#### PROBLEM TO SOLVE
Starting at the line that holds "stage,startpoint,end,cells past startpoint" and stopping at the line that holds "type | instances | area share, %", restate the records below word for word, with both of those lines included.

#### RECORDED INFORMATION
________________

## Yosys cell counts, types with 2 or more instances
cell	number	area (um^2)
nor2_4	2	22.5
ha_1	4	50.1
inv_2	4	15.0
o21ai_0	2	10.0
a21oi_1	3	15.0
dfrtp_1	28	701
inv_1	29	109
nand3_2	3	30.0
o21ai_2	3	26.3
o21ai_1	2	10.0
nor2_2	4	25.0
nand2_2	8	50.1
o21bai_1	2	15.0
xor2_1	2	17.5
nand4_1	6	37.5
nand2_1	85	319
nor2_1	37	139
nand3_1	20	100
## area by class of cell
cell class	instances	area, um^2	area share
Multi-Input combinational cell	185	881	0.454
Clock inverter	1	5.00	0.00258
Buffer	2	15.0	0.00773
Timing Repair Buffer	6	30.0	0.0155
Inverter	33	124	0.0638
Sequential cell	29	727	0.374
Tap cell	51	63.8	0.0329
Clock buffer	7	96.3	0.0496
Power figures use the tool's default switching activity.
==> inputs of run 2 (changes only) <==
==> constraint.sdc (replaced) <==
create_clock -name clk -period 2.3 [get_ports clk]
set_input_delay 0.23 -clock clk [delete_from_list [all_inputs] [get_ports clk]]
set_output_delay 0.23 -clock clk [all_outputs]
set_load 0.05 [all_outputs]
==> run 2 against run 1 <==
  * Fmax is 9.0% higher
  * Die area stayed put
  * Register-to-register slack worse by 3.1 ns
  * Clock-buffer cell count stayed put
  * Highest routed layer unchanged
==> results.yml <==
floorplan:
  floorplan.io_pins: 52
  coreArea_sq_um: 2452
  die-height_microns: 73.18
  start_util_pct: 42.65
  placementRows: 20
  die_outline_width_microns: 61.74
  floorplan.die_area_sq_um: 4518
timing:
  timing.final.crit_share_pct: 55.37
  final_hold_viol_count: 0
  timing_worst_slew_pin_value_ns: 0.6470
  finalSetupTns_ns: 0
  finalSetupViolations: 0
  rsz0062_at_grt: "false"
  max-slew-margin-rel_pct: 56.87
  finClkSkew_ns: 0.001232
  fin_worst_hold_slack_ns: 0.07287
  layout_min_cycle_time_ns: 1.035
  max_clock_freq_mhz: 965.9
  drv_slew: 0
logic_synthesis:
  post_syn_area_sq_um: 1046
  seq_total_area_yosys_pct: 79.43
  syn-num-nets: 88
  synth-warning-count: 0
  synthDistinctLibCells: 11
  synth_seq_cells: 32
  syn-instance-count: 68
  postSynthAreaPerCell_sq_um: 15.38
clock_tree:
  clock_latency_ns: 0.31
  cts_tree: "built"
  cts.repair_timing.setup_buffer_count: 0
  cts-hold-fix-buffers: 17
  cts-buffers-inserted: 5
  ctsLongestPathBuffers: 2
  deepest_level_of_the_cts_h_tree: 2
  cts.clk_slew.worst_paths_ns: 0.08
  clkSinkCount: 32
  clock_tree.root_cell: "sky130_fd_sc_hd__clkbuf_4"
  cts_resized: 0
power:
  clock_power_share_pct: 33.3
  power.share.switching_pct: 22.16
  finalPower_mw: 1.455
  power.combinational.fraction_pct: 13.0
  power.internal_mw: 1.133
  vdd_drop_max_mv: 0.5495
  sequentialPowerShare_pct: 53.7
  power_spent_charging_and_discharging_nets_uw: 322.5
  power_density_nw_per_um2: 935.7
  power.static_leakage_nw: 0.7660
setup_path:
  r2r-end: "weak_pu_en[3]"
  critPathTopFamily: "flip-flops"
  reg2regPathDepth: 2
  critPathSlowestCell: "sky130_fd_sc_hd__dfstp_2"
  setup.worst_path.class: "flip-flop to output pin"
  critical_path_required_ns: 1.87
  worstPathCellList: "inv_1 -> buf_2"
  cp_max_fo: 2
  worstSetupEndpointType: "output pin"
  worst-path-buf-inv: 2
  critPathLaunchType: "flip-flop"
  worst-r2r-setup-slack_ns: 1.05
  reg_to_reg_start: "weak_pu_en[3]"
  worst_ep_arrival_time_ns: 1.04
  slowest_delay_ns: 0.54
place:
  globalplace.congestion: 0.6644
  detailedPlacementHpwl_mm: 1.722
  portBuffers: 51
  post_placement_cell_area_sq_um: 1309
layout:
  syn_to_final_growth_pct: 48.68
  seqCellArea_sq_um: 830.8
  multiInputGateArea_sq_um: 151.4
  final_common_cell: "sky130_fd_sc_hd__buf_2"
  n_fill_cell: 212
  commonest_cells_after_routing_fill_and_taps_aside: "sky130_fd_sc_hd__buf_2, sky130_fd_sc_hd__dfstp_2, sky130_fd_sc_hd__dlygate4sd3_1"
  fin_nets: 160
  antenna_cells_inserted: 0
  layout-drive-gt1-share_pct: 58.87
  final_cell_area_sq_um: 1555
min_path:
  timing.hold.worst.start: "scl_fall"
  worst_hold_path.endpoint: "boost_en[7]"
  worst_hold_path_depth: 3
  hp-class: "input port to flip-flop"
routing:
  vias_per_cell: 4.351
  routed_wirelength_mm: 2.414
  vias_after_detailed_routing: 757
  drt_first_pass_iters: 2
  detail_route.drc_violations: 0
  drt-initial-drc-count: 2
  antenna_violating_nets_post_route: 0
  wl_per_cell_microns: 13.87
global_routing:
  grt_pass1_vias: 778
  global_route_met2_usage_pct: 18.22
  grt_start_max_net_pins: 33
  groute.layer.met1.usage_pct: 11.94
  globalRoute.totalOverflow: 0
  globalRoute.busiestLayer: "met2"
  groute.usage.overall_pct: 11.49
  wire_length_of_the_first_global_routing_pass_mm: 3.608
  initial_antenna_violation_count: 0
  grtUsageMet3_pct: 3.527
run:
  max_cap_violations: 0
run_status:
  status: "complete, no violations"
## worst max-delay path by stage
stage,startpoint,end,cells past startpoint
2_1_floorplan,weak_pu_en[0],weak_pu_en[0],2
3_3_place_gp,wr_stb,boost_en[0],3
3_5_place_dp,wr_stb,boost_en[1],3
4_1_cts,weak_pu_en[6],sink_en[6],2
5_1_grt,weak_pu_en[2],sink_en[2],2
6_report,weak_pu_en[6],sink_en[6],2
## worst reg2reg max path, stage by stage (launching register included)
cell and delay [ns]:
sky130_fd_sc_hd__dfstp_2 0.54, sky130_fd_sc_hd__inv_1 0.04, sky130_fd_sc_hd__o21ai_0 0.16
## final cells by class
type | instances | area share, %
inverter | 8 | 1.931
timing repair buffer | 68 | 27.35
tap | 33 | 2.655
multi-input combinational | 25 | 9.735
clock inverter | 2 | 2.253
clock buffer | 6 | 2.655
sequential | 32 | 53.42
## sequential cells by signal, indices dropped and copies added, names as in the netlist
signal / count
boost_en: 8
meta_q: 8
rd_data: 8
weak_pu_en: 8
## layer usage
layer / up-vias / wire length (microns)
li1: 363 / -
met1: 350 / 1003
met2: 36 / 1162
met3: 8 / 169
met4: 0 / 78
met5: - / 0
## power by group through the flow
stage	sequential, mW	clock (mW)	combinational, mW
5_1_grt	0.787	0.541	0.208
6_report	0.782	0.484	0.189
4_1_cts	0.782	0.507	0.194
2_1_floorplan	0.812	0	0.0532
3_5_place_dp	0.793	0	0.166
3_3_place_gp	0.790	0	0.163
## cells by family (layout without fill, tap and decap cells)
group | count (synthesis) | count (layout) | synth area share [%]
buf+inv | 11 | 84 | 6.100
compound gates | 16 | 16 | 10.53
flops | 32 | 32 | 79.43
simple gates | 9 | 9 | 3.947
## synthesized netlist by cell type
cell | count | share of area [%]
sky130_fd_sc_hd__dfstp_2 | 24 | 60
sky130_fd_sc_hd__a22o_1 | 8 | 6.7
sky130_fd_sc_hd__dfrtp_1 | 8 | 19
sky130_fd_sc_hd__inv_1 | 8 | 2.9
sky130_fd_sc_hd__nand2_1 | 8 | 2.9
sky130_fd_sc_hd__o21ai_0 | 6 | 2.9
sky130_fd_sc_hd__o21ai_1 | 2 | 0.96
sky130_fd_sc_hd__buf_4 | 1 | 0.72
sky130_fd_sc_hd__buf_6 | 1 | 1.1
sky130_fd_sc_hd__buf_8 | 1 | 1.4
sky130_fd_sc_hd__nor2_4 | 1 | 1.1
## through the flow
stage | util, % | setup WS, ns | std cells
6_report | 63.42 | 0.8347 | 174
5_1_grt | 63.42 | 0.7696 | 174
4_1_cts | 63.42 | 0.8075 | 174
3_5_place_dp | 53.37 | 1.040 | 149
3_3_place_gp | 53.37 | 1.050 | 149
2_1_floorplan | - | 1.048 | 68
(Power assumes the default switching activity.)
==> src/rtl/pgc_pkg.sv <==
package pgc_pkg;
  typedef enum logic [1:0] {ST_IDLE, ST_SCAN, ST_DONE} scan_st_e;

  function automatic logic [31:0] pct_of(input logic [31:0] total, input int unsigned pct);
    return (total * pct) / 32'd100;
  endfunction
endpackage

==> src/rtl/pgc_frame_table.sv <==
module pgc_frame_table #(
  parameter int N_FR = 64,
  localparam int IW = $clog2(N_FR)
) (
  input  logic          clk_i,
  input  logic          rst_ni,
  input  logic          take_i,
  input  logic          ref_set_i,
  input  logic [IW-1:0] ref_idx_i,
  input  logic          probe_i,
  input  logic [IW-1:0] probe_idx_i,
  output logic          any_free_o,
  output logic [IW-1:0] first_free_o,
  output logic [IW:0]   free_cnt_o,
  output logic          cold_o
);
  logic [N_FR-1:0] used_q, used_d, ref_q, ref_d;
  logic [IW:0]     n_used;
  logic            probe_hot, probe_used;

  always_comb begin
    any_free_o   = 1'b0;
    first_free_o = '0;
    for (int i = N_FR - 1; i >= 0; i--) begin
      if (!used_q[i]) begin
        any_free_o   = 1'b1;
        first_free_o = IW'(i);
      end
    end
  end

  always_comb begin
    n_used = '0;
    for (int i = 0; i < N_FR; i++) n_used = n_used + {{IW{1'b0}}, used_q[i]};
    free_cnt_o = (IW+1)'(N_FR) - n_used;
  end

  // same-cycle reference counts as a hit
  assign probe_used = used_q[probe_idx_i];
  assign probe_hot  = ref_q[probe_idx_i] | (ref_set_i && (ref_idx_i == probe_idx_i));
  assign cold_o     = probe_i && probe_used && !probe_hot;

  always_comb begin
    used_d = used_q;
    ref_d  = ref_q;
    if (probe_i && probe_used) ref_d[probe_idx_i] = 1'b0;
    if (cold_o) used_d[probe_idx_i] = 1'b0;
    if (ref_set_i && used_q[ref_idx_i]) ref_d[ref_idx_i] = 1'b1;
    if (take_i && any_free_o) begin
      used_d[first_free_o] = 1'b1;
      ref_d[first_free_o]  = 1'b1;
    end
  end

  always_ff @(posedge clk_i or negedge rst_ni) begin
    if (!rst_ni) begin
      used_q <= '0;
      ref_q  <= '0;
    end else begin
      used_q <= used_d;
      ref_q  <= ref_d;
    end
  end
endmodule

==> src/rtl/pgc_scan_engine.sv <==
module pgc_scan_engine #(
  parameter int N_FR = 64,
  localparam int IW = $clog2(N_FR)
) (
  input  logic          clk_i,
  input  logic          rst_ni,
  input  logic          start_i,
  input  logic          target_met_i,
  input  logic          cold_i,
  output logic          idle_o,
  output logic          probe_o,
  output logic [IW-1:0] probe_idx_o,
  output logic          done_o,
  output logic          ok_o,
  output logic          more_o
);
  import pgc_pkg::*;

  scan_st_e    st_q;
  logic [IW-1:0] ptr_q, seen_q;
  logic [IW:0]   cur_q, prev_q;
  logic          last_exam;

  assign idle_o      = (st_q == ST_IDLE);
  assign probe_o     = (st_q == ST_SCAN) && !target_met_i;
  assign probe_idx_o = ptr_q;
  assign last_exam   = (seen_q == IW'(N_FR - 1));
  assign done_o      = (st_q == ST_DONE);
  assign ok_o        = target_met_i;
  assign more_o      = cur_q > prev_q;

  always_ff @(posedge clk_i or negedge rst_ni) begin
    if (!rst_ni) begin
      st_q   <= ST_IDLE;
      ptr_q  <= '0;
      seen_q <= '0;
      cur_q  <= '0;
      prev_q <= '0;
    end else begin
      unique case (st_q)
        ST_IDLE: if (start_i) begin
          st_q   <= ST_SCAN;
          seen_q <= '0;
          cur_q  <= '0;
        end
        ST_SCAN: begin
          if (target_met_i) st_q <= ST_DONE;
          else begin
            if (cold_i) cur_q <= cur_q + 1'b1;
            ptr_q  <= (ptr_q == IW'(N_FR - 1)) ? '0 : ptr_q + 1'b1;
            seen_q <= seen_q + 1'b1;
            if (last_exam) st_q <= ST_DONE;
          end
        end
        ST_DONE: begin
          prev_q <= cur_q;
          st_q   <= ST_IDLE;
        end
        default: st_q <= ST_IDLE;
      endcase
    end
  end
endmodule

==> src/rtl/pgc_backoff.sv <==
module pgc_backoff #(
  parameter int THW       = 8,
  parameter int THR_INIT  = 32,
  parameter int THR_STEP  = 8,
  parameter int THR_MAX   = 64,
  parameter int INTV_BASE = 8,
  parameter int INTV_MAX  = 64,
  localparam int CW = $clog2(INTV_MAX + 1) + 1
) (
  input  logic           clk_i,
  input  logic           rst_ni,
  input  logic           done_i,
  input  logic           ok_i,
  input  logic           more_i,
  output logic [THW-1:0] thr_o,
  output logic           backoff_o,
  output logic           ready_o,
  output logic           thrash_o
);
  logic [THW-1:0] thr_q;
  logic [THW:0]   thr_up;
  logic [CW-1:0]  intv_q, timer_q;
  logic [CW:0]    intv_dbl;

  assign thr_up   = {1'b0, thr_q} + (THW+1)'(THR_STEP);
  assign intv_dbl = {intv_q, 1'b0};
  assign thr_o    = thr_q;
  assign ready_o  = timer_q >= intv_q;
  assign thrash_o = done_i && !ok_i;

  always_ff @(posedge clk_i or negedge rst_ni) begin
    if (!rst_ni) begin
      thr_q     <= THW'(THR_INIT);
      intv_q    <= CW'(INTV_BASE);
      timer_q   <= '0;
      backoff_o <= 1'b0;
    end else begin
      if (done_i) timer_q <= '0;
      else if (timer_q < CW'(INTV_MAX)) timer_q <= timer_q + 1'b1;
      if (done_i && !ok_i) begin
        backoff_o <= 1'b1;
        thr_q     <= (thr_up > (THW+1)'(THR_MAX)) ? THW'(THR_MAX) : thr_up[THW-1:0];
        intv_q    <= (intv_dbl > (CW+1)'(INTV_MAX)) ? CW'(INTV_MAX) : intv_dbl[CW-1:0];
      end else if (done_i) begin
        backoff_o <= 1'b0;
        intv_q    <= CW'(INTV_BASE);
        if (more_i)
          thr_q <= (thr_q < THW'(THR_INIT + THR_STEP)) ? THW'(THR_INIT) : thr_q - THW'(THR_STEP);
      end
    end
  end
endmodule

==> src/rtl/pgc_repl_ctrl.sv <==
module pgc_repl_ctrl #(
  parameter int N_FR      = 64,
  parameter int TW        = 16,
  parameter int THW       = 8,
  parameter int THR_INIT  = 32,
  parameter int THR_STEP  = 8,
  parameter int THR_MAX   = 64,
  parameter int INTV_BASE = 8,
  parameter int INTV_MAX  = 64,
  localparam int IW = $clog2(N_FR)
) (
  input  logic           clk_i,
  input  logic           rst_ni,
  input  logic [TW-1:0]  total_pages_i,
  input  logic           alloc_req_i,
  input  logic           reloc_req_i,
  input  logic           ref_set_i,
  input  logic [IW-1:0]  ref_idx_i,
  output logic           alloc_vld_o,
  output logic           alloc_repl_o,
  output logic [IW-1:0]  alloc_idx_o,
  output logic           reloc_vld_o,
  output logic           reloc_ok_o,
  output logic [IW-1:0]  reloc_idx_o,
  output logic           evict_o,
  output logic [IW-1:0]  evict_idx_o,
  output logic [THW-1:0] threshold_o,
  output logic           thrash_o
);
  import pgc_pkg::*;

  logic          any_free, cold, probe, idle, done, ok, more, backoff, ready;
  logic [IW-1:0] first_free, probe_idx;
  logic [IW:0]   free_cnt;
  logic [31:0]   wm_lo, wm_hi;
  logic          below_lo, target_met, repl_ok, reloc_go, take;

  assign wm_lo      = pct_of(32'(total_pages_i), 5);
  assign wm_hi      = pct_of(32'(total_pages_i), 7);
  assign below_lo   = 32'(free_cnt) < wm_lo;
  assign target_met = 32'(free_cnt) >= wm_hi;

  assign repl_ok  = any_free && !backoff;
  assign reloc_go = reloc_req_i && !alloc_req_i && any_free && (threshold_o < THW'(THR_MAX));
  assign take     = (alloc_req_i && repl_ok) || reloc_go;

  pgc_frame_table #(.N_FR(N_FR)) u_tab (
    .clk_i, .rst_ni, .take_i(take), .ref_set_i, .ref_idx_i,
    .probe_i(probe), .probe_idx_i(probe_idx),
    .any_free_o(any_free), .first_free_o(first_free),
    .free_cnt_o(free_cnt), .cold_o(cold)
  );

  pgc_scan_engine #(.N_FR(N_FR)) u_scan (
    .clk_i, .rst_ni, .start_i(idle && below_lo && ready),
    .target_met_i(target_met), .cold_i(cold), .idle_o(idle),
    .probe_o(probe), .probe_idx_o(probe_idx),
    .done_o(done), .ok_o(ok), .more_o(more)
  );

  pgc_backoff #(
    .THW(THW), .THR_INIT(THR_INIT), .THR_STEP(THR_STEP), .THR_MAX(THR_MAX),
    .INTV_BASE(INTV_BASE), .INTV_MAX(INTV_MAX)
  ) u_bo (
    .clk_i, .rst_ni, .done_i(done), .ok_i(ok), .more_i(more),
    .thr_o(threshold_o), .backoff_o(backoff), .ready_o(ready), .thrash_o(thrash_o)
  );

  assign evict_o     = cold;
  assign evict_idx_o = probe_idx;

  always_ff @(posedge clk_i or negedge rst_ni) begin
    if (!rst_ni) begin
      alloc_vld_o  <= 1'b0;
      alloc_repl_o <= 1'b0;
      alloc_idx_o  <= '0;
      reloc_vld_o  <= 1'b0;
      reloc_ok_o   <= 1'b0;
      reloc_idx_o  <= '0;
    end else begin
      alloc_vld_o  <= alloc_req_i;
      alloc_repl_o <= alloc_req_i && repl_ok;
      if (alloc_req_i) alloc_idx_o <= first_free;
      reloc_vld_o  <= reloc_req_i;
      reloc_ok_o   <= reloc_go;
      if (reloc_go) reloc_idx_o <= first_free;
    end
  end
endmodule

==> config.mk <==
export PLATFORM = sky130hd
export DESIGN_NAME = pgc_repl_ctrl
export DESIGN_NICKNAME = d
export VERILOG_FILES = /design/src/rtl/pgc_pkg.sv /design/src/rtl/pgc_frame_table.sv /design/src/rtl/pgc_scan_engine.sv /design/src/rtl/pgc_backoff.sv /design/src/rtl/pgc_repl_ctrl.sv
export SDC_FILE = /design/constraint.sdc
export NUM_CORES = 1
export LEC_CHECK = 0
export BUFFER_PORTS_ARGS = -buffer_cell sky130_fd_sc_hd__buf_2
export CAP_MARGIN = 20
export CELL_PAD_IN_SITES_DETAIL_PLACEMENT = 2
export CELL_PAD_IN_SITES_GLOBAL_PLACEMENT = 2
export CORE_MARGIN = 2
export CORE_UTILIZATION = 44
export CTS_BUF_LIST = sky130_fd_sc_hd__clkbuf_4 sky130_fd_sc_hd__clkbuf_8
export DETAILED_ROUTE_END_ITERATION = 7
export HOLD_SLACK_MARGIN = 0.05
export PLACE_DENSITY = 0.91
export SYNTH_ARGS = -nofsm -noshare
export SYNTH_HDL_FRONTEND = slang
export SYNTH_HIERARCHICAL = 1
export SYNTH_SLANG_ARGS = --single-unit
==> constraint.sdc <==
create_clock -name clk_i -period 25.5 [get_ports clk_i]
set_input_delay 2.55 -clock clk_i [delete_from_list [all_inputs] [get_ports clk_i]]
set_output_delay 2.55 -clock clk_i [all_outputs]
set_load 0.02 [all_outputs]
==> impl_metrics.csv <==
group,metric,value,unit
timing,finalCriticalPeriod,20.81,ns
timing,drv_slew,0,
cts,cts_num_sinks,191,
yosys,synth_warnings,6,
detailed_routing,post_drt_wl_per_cell,31.70,µm
cts,postCtsSetupRepairBufs,0,
floorplan,die_h,233.8,µm
cts,hold_buffers,0,
grt,gr-total-overflow,0,
timing,finalSetupTns,0,ns
timing,rsz0062_at_grt,"false",
detailed_routing,drc,0,
final_layout,area_delta_synth_final,4.518,%
yosys,ys.flop_type,"dfrtp_1",
grt,grt_pass1_wl,169.2,mm
setup_path,start_kind,"primary input",
timing,setup_violations,0,
floorplan,dieArea,54660,µm²
final_layout,ff_latch_area,4785,µm²
setup_path,worst-path-max-fanout,11,
timing,period_share,81.61,%
flow_run,drv_cap,0,
yosys,ys_seq_elements,191,
grt,grt_usage,39.90,%
setup_path,worstPathBufferInverterCount,3,
yosys,yosysSeqAreaShare,20.58,%
setup_path,crit_required,22.95,ns
floorplan,rows,84,
status,status,"finished, final reports clean",
detailed_routing,vias_per_cell,7.360,
cts,clk_latency,0.52,ns
setup_path,critical-path-slowest-cell,"nor4_2",
cts,clock-root-buffer,"clkbuf_8",
final_layout,fillCellCount,5814,
floorplan,die_w,233.8,µm
cts,ctsHtreeMaxLevel,4,
worst_hold_path,hold_class,"reg -> reg",
yosys,avgSynthCellArea,8.236,µm²
setup_path,path_delay_family,"compound AO/OA/AOI/OAI gates",
final_layout,instances_no_fill,3483,
timing,relSlewSlack,14.41,%
yosys,synth_edf_count,0,
placement,port_buffers,55,
setup_path,cp.arrival,18.26,ns
cts,cts_tree,"done",
yosys,syn_area,23230,µm²
detailed_routing,antenna_left,0,
setup_path,path_class,"in -> out",
detailed_routing,vias,25630,
final_layout,drive_gt1_share,10.59,%
cts,cts_resized,0,
placement,dp.cells,3446,
yosys,synthCells,2821,
floorplan,initial_core_util,44.39,%
detailed_routing,routed_wl,110.4,mm
final_layout,final_cell_mix,"nand2_1 (246), o21ai_0 (221), inv_1 (200)",
timing,fmax,48.05,MHz
floorplan,num_io_pins,59,
timing,hold_viol,0,
timing,final.setup.worst_slack,4.689,ns
cts,cts_buffers,17,
placement,place_hpwl,80.37,mm
grt,grt_max_degree,120,
floorplan,core-area,52340,µm²
timing,worst_clock_skew,0.02661,ns
detailed_routing,dr.pass1.iters,8,
cts,clockBufferDepth,2,
cts,clk_pin_slew_worst_paths,0.10,ns
final_layout,layout_commonest_cell,"nand2_1",
grt,first_global_vias,27420,
yosys,ys_types,142,
timing,worst_pin_slew,1.274,ns
setup_path,end_kind,"primary output",
yosys,async_reset_ff_share,100.0,%
setup_path,cpPeakStageDelay,0.84,ns
final_layout,fin_nets,3017,
placement,place_congestion,0.9744,
placement,place_ws,5.214,ns
final_layout,multi_input_area,16990,µm²
grt,antenna_found_initial,2,
detailed_routing,drtIter0Drc,2505,
==> per-layer routing <==
metal / GRT usage [%] / routed length (µm) / up-vias
met5: 1.161 / 89 / -
met4: 20.85 / 6276 / 2
met3: 8.949 / 9295 / 474
met2: 64.98 / 51480 / 1403
met1: 49.28 / 43280 / 13120
li1: - / - / 10630
==> stage by stage <==
stage | util (%) | hold slack, ns | instance area, µm²
2_1_floorplan | - | 0.4446 | 23240
3_3_place_gp | 45.55 | 0.4625 | 23840
3_5_place_dp | 45.56 | 0.4984 | 23840
4_1_cts | 46.31 | 0.5225 | 24240
5_1_grt | 46.39 | 0.5314 | 24280
6_report | 46.40 | 0.5242 | 24280
==> area by class of cell <==
class | count | area share [%]
inverter | 206 | 3.184
sequential | 191 | 19.70
multi-input combinational | 2285 | 69.97
clock buffer | 21 | 1.087
clock inverter | 11 | 0.5461
tap | 688 | 3.545
antenna | 1 | 0.01030
timing repair buffer | 80 | 1.953
==> cell families (layout without fill, tap and decap cells) <==
| kind of cell | Yosys count | in the layout | share of synthesized area, % |
|---|---|---|---|
| fa+ha+maj | 215 | 215 | 13.77 |
| simple gates | 922 | 922 | 20.63 |
| other cells | 1 | 4 | 0.01614 |
| compound gates | 980 | 980 | 30.60 |
| mux | 90 | 90 | 5.089 |
| buf+inv | 347 | 318 | 6.419 |
| xor+xnor | 75 | 75 | 2.892 |
| flops | 191 | 191 | 20.58 |
==> synthesized netlist by cell type (all sizes together) (16+ instances only) <==
| cell type | count | area share (%) |
|---|---|---|
| a2111oi | 20 | 0.99 |
| a211o | 24 | 0.90 |
| a211oi | 48 | 1.7 |
| a21o | 34 | 1.1 |
| a21oi | 125 | 2.7 |
| a221oi | 25 | 1.1 |
| a22oi | 16 | 0.54 |
| a31oi | 41 | 1.2 |
| and2 | 31 | 0.86 |
| and3 | 24 | 0.65 |
| buf | 69 | 1.9 |
| clkbuf | 72 | 1.2 |
| dfrtp | 189 | 20 |
| fa | 70 | 6.0 |
| ha | 139 | 7.5 |
| inv | 204 | 3.3 |
| mux2 | 36 | 1.8 |
| mux2i | 36 | 1.6 |
| mux4 | 18 | 1.8 |
| nand2 | 246 | 4.0 |
| nand2b | 29 | 0.78 |
| nand3 | 111 | 2.4 |
| nand4 | 56 | 1.5 |
| nor2 | 150 | 2.4 |
| nor2b | 24 | 0.65 |
| nor3 | 96 | 2.2 |
| nor4 | 25 | 0.76 |
| o2111ai | 20 | 0.81 |
| o211ai | 89 | 2.9 |
| o21a | 26 | 0.85 |
| o21ai | 246 | 5.5 |
| o221ai | 28 | 1.1 |
| o22ai | 30 | 0.83 |
| o31ai | 39 | 1.4 |
| or2 | 27 | 0.73 |
| or3 | 27 | 0.77 |
| xnor2 | 50 | 1.9 |
| xor2 | 25 | 0.97 |
==> sequential cells by signal (all words and copies together), names as in the netlist, 2 cells and up <==
name,flops
u_bo/thr_o,5
alloc_idx_o,6
u_tab/ref_q,64
u_tab/used_q,64
u_bo/intv_q,5
u_scan/probe_idx_o,6
u_scan/seen_q,6
reloc_idx_o,6
u_bo/timer_q,8
u_scan/st_q,2
u_scan/cur_q,7
u_scan/prev_q,7
==> final timing paths <==
check / startpoint / end / slack (ns) / cells after the start
setup / recovery: total_pages_i[1] / evict_o / 4.69 / 53
hold / removal: u_scan/prev_q[5] / u_scan/prev_q[5] / 0.52 / 1
setup reg to reg: u_tab/used_q[1] / u_tab/ref_q[33] / 14.24 / 34
hold reg to reg: u_scan/prev_q[5] / u_scan/prev_q[5] / 0.52 / 1
max in group asynchronous: rst_ni / u_scan/cur_q[4] / 21.65 / 2
min in group asynchronous: rst_ni / u_tab/used_q[7] / 2.17 / 1
Power is not shown: default switching activity piles up to over one toggle a cycle in this logic, so the estimate is an artifact.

________________

#### TASK OUTPUT
stage,startpoint,end,cells past startpoint
2_1_floorplan,weak_pu_en[0],weak_pu_en[0],2
3_3_place_gp,wr_stb,boost_en[0],3
3_5_place_dp,wr_stb,boost_en[1],3
4_1_cts,weak_pu_en[6],sink_en[6],2
5_1_grt,weak_pu_en[2],sink_en[2],2
6_report,weak_pu_en[6],sink_en[6],2
## worst reg2reg max path, stage by stage (launching register included)
cell and delay [ns]:
sky130_fd_sc_hd__dfstp_2 0.54, sky130_fd_sc_hd__inv_1 0.04, sky130_fd_sc_hd__o21ai_0 0.16
## final cells by class
type | instances | area share, %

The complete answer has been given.